Wednesday, October 11, 2017

The Last Viet Nam War: Who Won?



By Steve Jonas

Ken Burns' self-styled documentary, "The Viet Nam War ," has set off a large number of writers' commentaries, on the film itself and the accompanying book, on the War, on the U.S. role, on the aftermath, and so and so forth. One question about the horror (primarily for the people of Indo-China, most especially Viet Nam) that does not get asked too often has been "who won?" The conventional wisdom on the Right, the Center, and at least some of the Left, is that the U.S. lost. Well, if one goes back into the history of the War and reviews what the United States' original goals were, it becomes very clear that in fact the U.S. won.
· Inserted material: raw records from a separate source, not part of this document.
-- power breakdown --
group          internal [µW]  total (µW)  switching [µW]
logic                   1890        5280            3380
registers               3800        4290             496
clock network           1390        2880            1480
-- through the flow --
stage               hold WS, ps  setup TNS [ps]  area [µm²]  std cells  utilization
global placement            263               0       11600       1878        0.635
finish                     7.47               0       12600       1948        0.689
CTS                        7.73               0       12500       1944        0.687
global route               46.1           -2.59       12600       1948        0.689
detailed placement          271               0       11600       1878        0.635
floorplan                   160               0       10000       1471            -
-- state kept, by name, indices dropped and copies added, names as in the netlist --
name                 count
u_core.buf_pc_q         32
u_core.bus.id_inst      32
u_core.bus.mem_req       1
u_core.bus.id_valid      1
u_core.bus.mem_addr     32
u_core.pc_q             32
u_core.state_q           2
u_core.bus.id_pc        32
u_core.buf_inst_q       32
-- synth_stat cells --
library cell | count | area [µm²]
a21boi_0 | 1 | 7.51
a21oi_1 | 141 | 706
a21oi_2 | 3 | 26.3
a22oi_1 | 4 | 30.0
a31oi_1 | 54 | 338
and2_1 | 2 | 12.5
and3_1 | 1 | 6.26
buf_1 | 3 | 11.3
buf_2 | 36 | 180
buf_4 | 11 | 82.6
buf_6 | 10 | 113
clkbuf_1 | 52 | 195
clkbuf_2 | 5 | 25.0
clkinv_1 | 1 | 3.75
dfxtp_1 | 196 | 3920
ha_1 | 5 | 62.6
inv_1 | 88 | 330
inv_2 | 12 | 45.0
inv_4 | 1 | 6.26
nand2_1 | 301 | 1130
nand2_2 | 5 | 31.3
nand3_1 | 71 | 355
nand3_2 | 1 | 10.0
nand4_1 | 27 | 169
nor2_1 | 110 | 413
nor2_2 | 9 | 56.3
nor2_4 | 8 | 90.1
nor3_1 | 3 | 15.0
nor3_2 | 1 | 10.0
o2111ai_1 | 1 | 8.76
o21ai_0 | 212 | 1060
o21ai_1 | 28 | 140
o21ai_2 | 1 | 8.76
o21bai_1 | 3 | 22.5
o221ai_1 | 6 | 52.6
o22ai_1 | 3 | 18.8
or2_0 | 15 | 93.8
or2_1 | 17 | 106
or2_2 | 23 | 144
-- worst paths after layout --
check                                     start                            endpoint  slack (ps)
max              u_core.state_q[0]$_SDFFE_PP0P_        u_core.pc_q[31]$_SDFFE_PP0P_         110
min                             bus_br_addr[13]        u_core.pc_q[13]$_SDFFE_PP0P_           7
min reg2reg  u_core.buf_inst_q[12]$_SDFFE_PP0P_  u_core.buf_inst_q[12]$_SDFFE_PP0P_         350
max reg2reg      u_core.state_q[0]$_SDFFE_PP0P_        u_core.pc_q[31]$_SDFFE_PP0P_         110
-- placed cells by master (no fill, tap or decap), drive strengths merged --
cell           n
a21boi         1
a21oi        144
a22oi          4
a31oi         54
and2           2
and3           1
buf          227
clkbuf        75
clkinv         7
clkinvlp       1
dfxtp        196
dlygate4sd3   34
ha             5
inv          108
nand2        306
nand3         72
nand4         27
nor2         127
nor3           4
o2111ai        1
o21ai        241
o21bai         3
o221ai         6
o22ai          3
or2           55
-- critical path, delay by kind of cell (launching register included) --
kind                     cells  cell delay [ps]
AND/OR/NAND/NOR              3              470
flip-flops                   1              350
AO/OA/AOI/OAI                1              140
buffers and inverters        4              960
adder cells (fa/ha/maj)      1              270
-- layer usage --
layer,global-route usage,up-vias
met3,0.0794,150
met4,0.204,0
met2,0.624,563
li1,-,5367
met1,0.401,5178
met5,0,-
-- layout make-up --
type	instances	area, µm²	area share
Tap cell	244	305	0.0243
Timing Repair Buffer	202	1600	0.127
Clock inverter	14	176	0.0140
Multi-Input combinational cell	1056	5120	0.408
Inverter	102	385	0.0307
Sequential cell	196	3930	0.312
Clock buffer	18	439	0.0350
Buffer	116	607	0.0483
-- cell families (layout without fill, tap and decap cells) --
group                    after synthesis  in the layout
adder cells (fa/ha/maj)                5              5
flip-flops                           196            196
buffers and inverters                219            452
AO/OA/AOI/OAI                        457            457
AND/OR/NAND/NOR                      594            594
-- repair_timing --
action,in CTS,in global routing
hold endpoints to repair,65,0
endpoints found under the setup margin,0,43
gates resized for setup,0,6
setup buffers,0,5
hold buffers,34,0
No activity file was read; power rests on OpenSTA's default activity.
And here's the case for making that statement.

Ho Chi Minh (a nom de plume[how appropriately French, non/]), the once and future leader of a united Viet Nam, made his first appearance on the world stage at the post-World War I Paris Peace Conference, in 1919. Among other things, he attempted to approach one of the primary Conference leaders, U.S. President Woodrow Wilson. He wanted to request support for getting the then French colonial power to establish some basic civil rights for the Vietnamese population. (France had conquered what became "French Indo-China, " beginning in the 1850s.) But the racist Wilson's famous "Fourteen Points " of "self-determination" apparently only applied to nations occupied by white folks. (Wilson, racist, you say? Well yes . Among other things it was Wilson who re-segregated the U.S. armed forces, as well as the bulk of the U.S. civil service.) Ho Chi Minh was simply fobbed off by Wilson. Viet Nam reverted to the French, with no changes made for the status of the local population. Ho Chi Minh (now a nom de guerre) and his allies began an armed liberation movement during the 1920s. 
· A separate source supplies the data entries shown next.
### config.mk
export PLATFORM = sky130hd
export DESIGN_NAME = mux8_scan_ctrl
export DESIGN_NICKNAME = d
export VERILOG_FILES = /design/src/rtl/mux8_scan_ctrl.sv
export SDC_FILE = /design/constraint.sdc
export NUM_CORES = 1
export LEC_CHECK = 0
export CORE_MARGIN = 2
export CORE_UTILIZATION = 42
export CTS_BUF_LIST = sky130_fd_sc_hd__clkbuf_4 sky130_fd_sc_hd__clkbuf_8
export DETAILED_ROUTE_END_ITERATION = 10
export GPL_TIMING_DRIVEN = 0
export PLACE_DENSITY = 0.82
export SLEW_MARGIN = 20
export SYNTH_ARGS = -nofsm -noshare
export SYNTH_HDL_FRONTEND = slang
export SYNTH_SLANG_ARGS = --single-unit
### constraint.sdc
create_clock -name clk -period 1.7 [get_ports clk]
set_input_delay 0.34 -clock clk [delete_from_list [all_inputs] [get_ports clk]]
set_output_delay 0.34 -clock clk [all_outputs]
set_load 0.05 [all_outputs]
### src/rtl/mux8_scan_ctrl.sv
// Sequencer for an 8:1 mux stage: holds an accepted word on the mux data
// inputs, walks the select once per accepted beat, and streams the mux output back.
module mux8_scan_ctrl #(
  parameter int MSB_FIRST = 0,
  parameter int CNT_W     = 8
) (
  input  logic             clk,
  input  logic             rst_n,
  input  logic             in_valid,
  input  logic [7:0]       in_data,
  output logic             in_ready,
  output logic [7:0]       mux_e,
  output logic [2:0]       mux_s,
  input  logic             mux_y,
  output logic             out_valid,
  output logic             out_bit,
  output logic             out_last,
  input  logic             out_ready,
  output logic             busy,
  output logic [CNT_W-1:0] word_cnt
);

  typedef enum logic {
    IDLE,
    SCAN
  } state_t;

  localparam logic [2:0] SEL_START = (MSB_FIRST != 0) ? 3'd7 : 3'd0;

  state_t           r_state;
  state_t           w_next_state;
  logic [7:0]       r_mux_e;
  logic [2:0]       r_mux_s;
  logic [2:0]       r_idx;
  logic [CNT_W-1:0] r_word_cnt;
  logic             w_load;
  logic             w_beat;
  logic             w_last_beat;

  // A word may load while idle, or in the same cycle its predecessor's last bit leaves.
  always_comb begin
    w_next_state = r_state;
    out_valid    = 1'b0;
    busy         = 1'b0;
    out_last     = 1'b0;
    in_ready     = 1'b0;
    w_load       = 1'b0;
    w_beat       = 1'b0;
    w_last_beat  = 1'b0;
    case (r_state)
      IDLE: begin
        in_ready = 1'b1;
        w_load   = in_valid;
        if (w_load) w_next_state = SCAN;
      end
      SCAN: begin
        out_valid   = 1'b1;
        busy        = 1'b1;
        out_last    = (r_idx == 3'd7);
        in_ready    = out_last && out_ready;
        w_beat      = out_ready;
        w_last_beat = w_beat && out_last;
        w_load      = in_valid && in_ready;
        if (w_last_beat && !w_load) w_next_state = IDLE;
      end
      default: w_next_state = IDLE;
    endcase
  end

  always_ff @(posedge clk or negedge rst_n) begin
    if (!rst_n) r_state <= IDLE;
    else        r_state <= w_next_state;
  end

  always_ff @(posedge clk or negedge rst_n) begin
    if (!rst_n) begin
      r_mux_e    <= 8'd0;
      r_mux_s    <= SEL_START;
      r_idx      <= 3'd0;
      r_word_cnt <= '0;
    end else begin
      if (w_load) begin
        r_mux_e <= in_data;
        r_mux_s <= SEL_START;
        r_idx   <= 3'd0;
      end else if (w_beat) begin
        r_mux_s <= (MSB_FIRST != 0) ? r_mux_s - 3'd1 : r_mux_s + 3'd1;
        r_idx   <= r_idx + 3'd1;
      end
      if (w_last_beat) r_word_cnt <= r_word_cnt + CNT_W'(1);
    end
  end

  assign mux_e    = r_mux_e;
  assign mux_s    = r_mux_s;
  assign out_bit  = mux_y;
  assign word_cnt = r_word_cnt;

endmodule

==> run summary <==
Status: finished with violations
Failing checks: setup timing
Layout Skew: 2.32 ps
Startpoint Class: flop
Synth Net Count: 106
Vias per inst: 5.23
Worst hold path type: flop to flop
Synth top cells by count: dfrtp_1 (23), mux2_2 (11), inv_1 (6), nand2_1 (6), a22o_1 (5)
RSZ-0062 raised after global routing: yes
Layout cells sized above 1: 29.3%
Nets: 151
CP top delay family: flip-flops
CP Buf/Inv Count: 1
Clock Path Buffers: 2
Tcrit/Tclk final: 107%
Routed WL: 2.18 mm
Yosys top cell area share: 53.4%
Hold path startpoint: word_cnt[7]
CTS Root Cell: clkbuf_4
Crit path capture type: output port
IO Port Bufs: 35
Vias in the first global route: 821
Total negative setup slack: -142 ps
Clk sink count: 23
Post-synth EDFFs: 0
Total power: 0.00265 W
CP required: 1360 ps
Count leader, synth: dfrtp_1
Die height: 54.6 um
# diodes: 0
Ys Warns: 0
Final Critical Period: 1820 ps
Top cells by area, synth: dfrtp_1 (53%), mux2_2 (11%), ha_1 (4.6%)
I/O Pins: 37
PwrDens: 1740 mW/mm^2
Post-route cell area: 0.00153 mm^2
Clk_lat worst skew: 300 ps
Slowest-stage cell, CP: dfrtp_1
Max Cap Viol: 0
Sequential area share after synthesis: 53.4%
Num rows: 18
R2r startpoint: r_idx[1]
Mapped cell area: 0.00108 mm^2
Final setup fails: 2
Initial Util: 43.9%
Layout Utilization: 62.1%
DRT iter0 DRCs: 3
Clock transition at the registers of the reported paths: 120 ps
Fmax achieved: 0.550 GHz
Worst Setup SP: r_idx[1]
Die area: 0.00299 mm^2
Hold Vio Cnt, Final: 0
Initial antenna violation count: 0
Crit Path Max Fanout: 5
Crit path kind: flop to output port
LEAKAGE: 0.755 nW
Seq cells post-synth: 23
Area after DPL: 0.00148 mm^2
Chip Width: 54.6 um
Gr usage total: 16.7%
Least-Margin Pin Slew: 501 ps
CTS tree: yes
Cells after Synth: 89
Remaining DRCs: 0
Max-slew headroom: 66.5%
Critical path's largest stage delay: 410 ps
Drt pass-1 iters: 6
Post-DP HPWL: 1.62 mm
Routability cong.: 0.792
Core area: 0.00245 mm^2
Synth Area per Inst: 12.1 um^2
Num CTS Buffers: 3
Netlist cell types: 23
Htree depth: 1
Main flop type after synthesis: dfrtp_1
Total grt overflow: 0
Post-synth ARST share: 100%
Crit path DAT: 1480 ps
Worst setup slack after layout: -117 ps
Crit-path cells: ha_2 -> ha_4 -> a21bo_4 -> buf_6
Routed wire per std cell: 13.4 um
P&R area growth vs syn: 41.6%
Synth area leader: dfrtp_1
Via count: 852
Largest net degree at the start of global routing: 24
Worst VDD drop: 1200 uV
Fin. max-slew vios: 0
Antenna Nets Post-Route: 0
First-pass GRT wire length: 3.54 mm
Placement Setup Slack: -549 ps
==> cell type report <==
class | count | area, um^2
fill | 206 | 930
tap | 30 | 37.5
buffer | 4 | 27.5
clock buffer | 4 | 30.0
multi-input combinational | 56 | 480
inverter | 6 | 22.5
sequential | 23 | 577
timing repair buffer | 40 | 350
==> power breakdown <==
group / internal, W / switching [W]
clock network: 0.000107 / 0.000148
registers: 0.000745 / 0.000161
logic: 0.000535 / 0.000952
==> cells by family after synthesis <==
kind of cell / count (synthesis) / synth area share [%]
fa+ha+maj: 4 / 4.65
simple gates: 19 / 9.99
compound gates: 15 / 10.1
mux: 11 / 11.5
buf+inv: 10 / 4.65
xor+xnor: 7 / 5.69
flops: 23 / 53.4
==> final timing paths <==
path,endpoint,slack [ps],cells after the start
setup / recovery,in_ready,-120,4
hold / removal,word_cnt[7],480,1
setup reg to reg,mux_s[2],80,6
hold reg to reg,word_cnt[7],480,1
max in group asynchronous,r_state,820,2
min in group asynchronous,mux_e[5],520,2
==> worst register-to-register path, cell delays in order, from the launching register on <==
cell and delay, ps:
dfrtp_1 410, ha_2 200, ha_4 180, buf_4 130
and2_1 190, a31o_2 230, a211oi_2 190
==> registers in the layout (all words and copies together), names as in the netlist <==
register / cells
r_state: 1
mux_s: 3
r_idx: 3
word_cnt: 8
mux_e: 8
==> per-layer routing <==
metal  vias to the layer above  GRT usage [%]  wire, um
li1                        399              -         -
met1                       423           20.8       924
met2                        24           27.6      1120
met3                         6           1.64        93
met4                         0           10.0        46
met5                         -              0         0
==> what timing repair did <==
action | 4_1_cts | 5_1_grt
resized for setup | 40 | 5
setup buffers | 2 | 2
pin swaps | 1 | 1
hold buffers | 0 | 1
hold endpoints to repair | 0 | 11
endpoints found under the setup margin | 25 | 6
==> cell usage in the layout (no fill, tap or decap), types with 2 or more instances in the layout <==
| cell type | count |
|---|---|
| dlygate4sd2_1 | 18 |
| ha_1 | 2 |
| mux2_2 | 11 |
| nor2_1 | 3 |
| buf_4 | 7 |
| inv_1 | 6 |
| buf_2 | 2 |
| dfrtp_1 | 22 |
| nand4_1 | 2 |
| a22o_1 | 5 |
| nor3_1 | 2 |
| a21oi_1 | 4 |
| xnor2_1 | 3 |
| xor2_1 | 4 |
| clkdlybuf4s50_1 | 11 |
| clkbuf_4 | 4 |
| clkbuf_2 | 3 |
| buf_6 | 2 |
| o22ai_1 | 3 |
| nand2_1 | 6 |
==> stage by stage <==
stage	hold slack (ps)	cells
after CTS	485	160
after global placement	459	154
after detailed placement	470	154
final	480	163
after global routing	492	163
after floorplan	44.4	89
Power figures use the tool's default switching activity.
During the Second World War, French Indo-China was actually administered jointly by the Nazi-collaborationist regime of Vichy France and the Japanese, who had captured the whole of South-East Asia in 1940-42). After the war, Ho Chi Minh and his liberationist forces asked the (non-French) Allies to prevent the re-establishment of the French colonial regime. They were rebuffed, as they had been at Paris in 1919. Then began the French-Vietnamese War, which ended with the surrender of the French at Dien Bien Phu, in 1954. There followed the Geneva Peace Conference, and Agreement, between the French and the victorious Vietnamese forces, of 1954. It was guaranteed by the United Kingdom and the Soviet Union. Pointedly, the United States refused to guarantee, endorse, or even accept the Agreement.

Although the Ho Chi Minh-led forces had won the War, there was a pro-French puppet government in the South, headed by the "emperor" Bai Dai. And so, the Agreement divided the country into something that had never previously existed, a "North" and a "South." This was supposed to be a temporary arrangement, until national elections --- elections that everyone knew would have been won overwhelmingly by Ho Chi Minh and his Communist Party --- were to be held, in 1956. The U.S. interest, not at all in synch with the Paris Agreement) was led by the fiercely anti-Communist Secretary of State John Foster Dulles and his equally fiercely anti-Communist brother, Allen Dulles, director of the Central Intelligence Agency.